3. Consider the Gini index, classification error, and cross-entropy in a simple classification setting with two classes. Create a single plot that displays each of these quantities as a function of ˆpm1. The xaxis should display ˆpm1, ranging from 0 to 1, and the y-axis should display the value of the Gini index, classification error, and entropy. Hint: In a setting with two classes, \(pˆm1 = 1 − pˆm2\). You could make this plot by hand, but it will be much easier to make in R.
p = seq(0, 1, 0.01)
gini.index = 2 * p * (1 - p)
class.err = 1 - pmax(p, 1 - p)
cross.entr = - (p * log(p) + (1 - p) * log(1 - p))
matplot(p, cbind(gini.index, class.err, cross.entr), col = c("red", "green", "blue"))

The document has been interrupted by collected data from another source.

Source: an optimization exercise on an open RTL-to-GDS flow (aim: small area, a short achievable clock period and few clock cycles). Production flows keep margins and buffers that such runs may drop.
Function was checked by simulation only, so behaviour that the tests miss may differ from the original.
No activity file was given, so power comes from the tool's default toggle rates.

**flow/design.v**
```verilog
`timescale 1ns/10ps
module dma_backend #(
  parameter int unsigned MaxOut = 4    
) (
  input  logic        clk_i,
  input  logic        rst_ni,
  input  logic        valid_i,
  input  logic [31:0] req_src_i,
  input  logic [31:0] req_dst_i,
  input  logic [31:0] req_num_bytes_i,
  input  logic        req_serialize_i,
  output logic        ready_o,
  output logic [31:0] ar_addr_o,
  output logic [7:0]  ar_len_o,
  output logic        ar_valid_o,
  input  logic        ar_ready_i,
  output logic [31:0] aw_addr_o,
  output logic [7:0]  aw_len_o,
  output logic        aw_valid_o,
  input  logic        aw_ready_i,
  output logic [31:0] w_data_o,
  output logic        w_last_o,
  output logic        w_valid_o,
  input  logic        w_ready_i,
  input  logic [31:0] r_data_i,
  input  logic        r_last_i,
  input  logic        r_valid_i,
  output logic        r_ready_o,
  input  logic        b_valid_i,
  output logic        b_ready_o,
  output logic        backend_idle_o,
  output logic        trans_complete_o
);
  localparam int unsigned BPtrW = (MaxOut > 1) ? $clog2(MaxOut) : 1;
  localparam int unsigned PendW = $clog2(MaxOut + 3);
  logic              free_q;     
  logic              rdy_q;      
  logic              free_d;
  logic              calc_q;     
  logic              ser_q;      
  logic              ar_vld_q;
  logic              aw_vld_q;
  logic [29:0]       src_q;
  logic [29:0]       dst_q;
  logic [29:0]       left_q;
  logic [3:0]        len_q;      
  logic              last_q;     
  logic              ge16;       
  logic              gt16;       
  logic              spe_q;      
  logic              dpe_q;      
  logic              spe_nx;
  logic              dpe_nx;
  logic [3:0]        cap_s;
  logic [3:0]        cap_d;
  logic [3:0]        cap_l;
  logic [3:0]        cap_lr;
  logic              s_le_d;
  logic              s_le_l;
  logic              d_le_l;
  logic              l_le_s;
  logic              l_le_d;
  logic [3:0]        len_d;
  logic              last_d;
  logic [4:0]        beats;
  logic              src_c4;
  logic              dst_c4;
  logic              src_c10;
  logic              dst_c10;
  logic              left_b5;
  logic [5:0]        src_mid_inc;
  logic [5:0]        dst_mid_inc;
  logic [19:0]       src_hi_inc;
  logic [19:0]       dst_hi_inc;
  logic [24:0]       left_hi_dec;
  logic [29:0]       src_nx;
  logic [29:0]       dst_nx;
  logic [29:0]       left_nx;
  logic              req_nz;
  logic              accept;
  logic              issue;
  logic              advance;
  logic              ar_vld_d;
  logic              aw_vld_d;
  logic              bl_mem_q [MaxOut];
  logic [BPtrW:0]    bl_wp_q;
  logic [BPtrW:0]    bl_rp_q;
  logic [BPtrW:0]    bl_wp_inc;
  logic [BPtrW:0]    bl_rp_inc;
  logic              bl_full;
  logic              bl_empty;
  logic              b_fire;
  logic [PendW-1:0]  pend_q;
  logic [PendW-1:0]  pend_x;
  logic [PendW-1:0]  pend_x1;
  logic              pend_is0;
  logic              pend_is1;
  logic              cmp_q;
  logic              cmp_d;
  logic              busy_q;     
  logic              ser_ok;
  assign ge16   = |left_q[29:4];
  assign gt16   = (|left_q[29:5]) | (left_q[4] & (|left_q[3:0]));
  assign cap_s  = spe_q ? ~src_q[3:0] : 4'hf;
  assign cap_d  = dpe_q ? ~dst_q[3:0] : 4'hf;
  assign cap_lr = left_q[3:0] - 4'd1;
  assign cap_l  = ge16 ? 4'hf : cap_lr;
  assign s_le_d = (cap_s <= cap_d);
  assign s_le_l = ge16 | (cap_s <= cap_lr);
  assign d_le_l = ge16 | (cap_d <= cap_lr);
  assign l_le_s = ge16 ? (cap_s == 4'hf) : (cap_lr <= cap_s);
  assign l_le_d = ge16 ? (cap_d == 4'hf) : (cap_lr <= cap_d);
  assign len_d  = (s_le_d & s_le_l) ? cap_s : (~s_le_d & d_le_l) ? cap_d : cap_l;
  assign last_d = ~gt16 & l_le_s & l_le_d;
  assign beats  = {1'b0, len_q} + 5'd1;
  assign src_c4  = (len_q >= ~src_q[3:0]);
  assign dst_c4  = (len_q >= ~dst_q[3:0]);
  assign src_c10 = src_c4 & (&src_q[9:4]);
  assign dst_c10 = dst_c4 & (&dst_q[9:4]);
  assign left_b5 = ({1'b0, left_q[3:0]} <= {1'b0, len_q}) & ~left_q[4];
  always_comb begin
    for (int i = 0; i < 6; i++) begin
      src_mid_inc[i] = src_q[4+i] ^ (&(src_q[9:4] | ~((6'd1 << i) - 6'd1)));
      dst_mid_inc[i] = dst_q[4+i] ^ (&(dst_q[9:4] | ~((6'd1 << i) - 6'd1)));
    end
    for (int i = 0; i < 20; i++) begin
      src_hi_inc[i] = src_q[10+i] ^ (&(src_q[29:10] | ~((20'd1 << i) - 20'd1)));
      dst_hi_inc[i] = dst_q[10+i] ^ (&(dst_q[29:10] | ~((20'd1 << i) - 20'd1)));
    end
    for (int i = 0; i < 25; i++) begin
      left_hi_dec[i] = left_q[5+i] ^ ~(|(left_q[29:5] & ((25'd1 << i) - 25'd1)));
    end
  end
  assign src_nx  = {src_c10 ? src_hi_inc : src_q[29:10],
                    src_c4 ? src_mid_inc : src_q[9:4],
                    src_q[3:0] + len_q + 4'd1};
  assign dst_nx  = {dst_c10 ? dst_hi_inc : dst_q[29:10],
                    dst_c4 ? dst_mid_inc : dst_q[9:4],
                    dst_q[3:0] + len_q + 4'd1};
  assign left_nx = {left_b5 ? left_hi_dec : left_q[29:5],
                    left_q[4:0] - {1'b0, len_q} - 5'd1};
  assign spe_nx  = src_c4 ? (src_q[9:4] == 6'd62) : (&src_q[9:4]);
  assign dpe_nx  = dst_c4 ? (dst_q[9:4] == 6'd62) : (&dst_q[9:4]);
  assign req_nz  = |req_num_bytes_i[31:2];
  assign accept  = rdy_q & valid_i & req_nz;
  assign ser_ok  = ~ser_q | pend_is1;
  assign issue   = calc_q & ~bl_full & ser_ok;
  assign advance = ~free_q & ~calc_q & ~ar_vld_q & ~aw_vld_q;
  assign ar_vld_d = issue | (ar_vld_q & ~ar_ready_i);
  assign aw_vld_d = issue | (aw_vld_q & ~aw_ready_i);
  always_comb begin
    free_d = free_q;
    if (free_q) begin
      free_d = ~accept;
    end else if (ar_vld_q | aw_vld_q) begin
      free_d = last_q & ~ar_vld_d & ~aw_vld_d;
    end
  end
  always_ff @(posedge clk_i or negedge rst_ni) begin
    if (!rst_ni) begin
      free_q   <= 1'b1;
      rdy_q    <= 1'b0;
      calc_q   <= 1'b0;
      ar_vld_q <= 1'b0;
      aw_vld_q <= 1'b0;
    end else begin
      free_q   <= free_d;
      rdy_q    <= free_d;
      ar_vld_q <= ar_vld_d;
      aw_vld_q <= aw_vld_d;
      if (free_q) begin
        calc_q <= accept;
      end else if (calc_q) begin
        calc_q <= ~issue;
      end else if (!ar_vld_q && !aw_vld_q) begin
        calc_q <= 1'b1;
      end
    end
  end
  always_ff @(posedge clk_i) begin
    if (free_q) begin
      src_q  <= req_src_i[31:2];
      dst_q  <= req_dst_i[31:2];
      left_q <= req_num_bytes_i[31:2];
      ser_q  <= req_serialize_i;
      spe_q  <= &req_src_i[11:6];
      dpe_q  <= &req_dst_i[11:6];
    end else if (advance) begin
      src_q  <= src_nx;
      dst_q  <= dst_nx;
      left_q <= left_nx;
      spe_q  <= spe_nx;
      dpe_q  <= dpe_nx;
    end else if (issue) begin
      ser_q  <= 1'b0;
    end
    if (issue) begin
      len_q  <= len_d;
      last_q <= last_d;
    end
  end
  assign ar_addr_o  = {src_q, 2'b00};
  assign aw_addr_o  = {dst_q, 2'b00};
  assign ar_len_o   = {4'd0, len_q};
  assign aw_len_o   = {4'd0, len_q};
  assign ar_valid_o = ar_vld_q;
  assign aw_valid_o = aw_vld_q;
  assign ready_o    = rdy_q;
  assign b_ready_o = 1'b1;
  assign bl_full   = (bl_wp_q == (bl_rp_q ^ {1'b1, BPtrW'(0)}));
  assign bl_empty  = (bl_wp_q == bl_rp_q);
  assign bl_wp_inc = bl_wp_q + 1'b1;
  assign bl_rp_inc = bl_rp_q + 1'b1;
  assign b_fire    = b_valid_i & ~bl_empty;
  assign cmp_d     = b_fire & bl_mem_q[bl_rp_q[BPtrW-1:0]];
  assign pend_x    = pend_q - PendW'(cmp_q);
  assign pend_x1   = pend_x + 1'b1;
  assign pend_is0  = (pend_x == '0);
  assign pend_is1  = (pend_x == PendW'(1));
  always_ff @(posedge clk_i or negedge rst_ni) begin
    if (!rst_ni) begin
      bl_wp_q  <= '0;
      bl_rp_q  <= '0;
      pend_q   <= '0;
      cmp_q    <= 1'b0;
      busy_q   <= 1'b0;
    end else begin
      if (issue) begin
        bl_wp_q <= bl_wp_inc;
      end
      if (b_fire) begin
        bl_rp_q <= bl_rp_inc;
      end
      pend_q   <= accept ? pend_x1 : pend_x;
      cmp_q    <= cmp_d;
      busy_q   <= accept | ~(cmp_d ? pend_is1 : pend_is0);
    end
  end
  always_ff @(posedge clk_i) begin
    for (int unsigned i = 0; i < MaxOut; i++) begin
      if (issue && bl_wp_q[BPtrW-1:0] == BPtrW'(i)) begin
        bl_mem_q[i] <= last_d;
      end
    end
  end
  assign trans_complete_o = cmp_q;
  assign backend_idle_o   = ~busy_q;
  logic              w_vld_q;
  logic [32:0]       w_q;
  logic              skid_vld_q;
  logic              skid_vld_d;
  logic              r_rdy_q;    
  logic [32:0]       skid_q;
  logic              out_free;
  logic              r_fire;
  assign out_free = ~w_vld_q | w_ready_i;
  assign r_fire   = r_valid_i & r_rdy_q;
  assign skid_vld_d = skid_vld_q ? ~out_free : (r_fire & ~out_free);
  always_ff @(posedge clk_i or negedge rst_ni) begin
    if (!rst_ni) begin
      w_vld_q    <= 1'b0;
      skid_vld_q <= 1'b0;
      r_rdy_q    <= 1'b0;
    end else begin
      w_vld_q    <= ~out_free | skid_vld_q | r_fire;
      skid_vld_q <= skid_vld_d;
      r_rdy_q    <= ~skid_vld_d;
    end
  end
  always_ff @(posedge clk_i) begin
    if (!skid_vld_q) begin
      skid_q <= {r_last_i, r_data_i};
    end
    if (out_free) begin
      w_q <= skid_vld_q ? skid_q : {r_last_i, r_data_i};
    end
  end
  assign w_valid_o = w_vld_q;
  assign w_data_o  = w_q[31:0];
  assign w_last_o  = w_q[32];
  assign r_ready_o = r_rdy_q;
endmodule
```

8.In the lab, a classification tree was applied to the Carseats data set after converting Sales into a qualitative response variable. Now we will seek to predict Sales using regression trees and related approaches, treating the response as a quantitative variable.
library(ISLR)
library(rpart)
library(caret)
library(tree)
library(randomForest)
(a) Split the data set into a training set and a test set.
attach(Carseats)
set.seed(2)
sample.car=sample(nrow(Carseats),nrow(Carseats)*0.7)
train.car=Carseats[sample.car,]
test.car=Carseats[-sample.car,]
(b) Fit a regression tree to the training set. Plot the tree, and interpret the results. What test error rate do you obtain?
model.car = tree(Sales~.,train.car)
summary(model.car)
##
## Regression tree:
## tree(formula = Sales ~ ., data = train.car)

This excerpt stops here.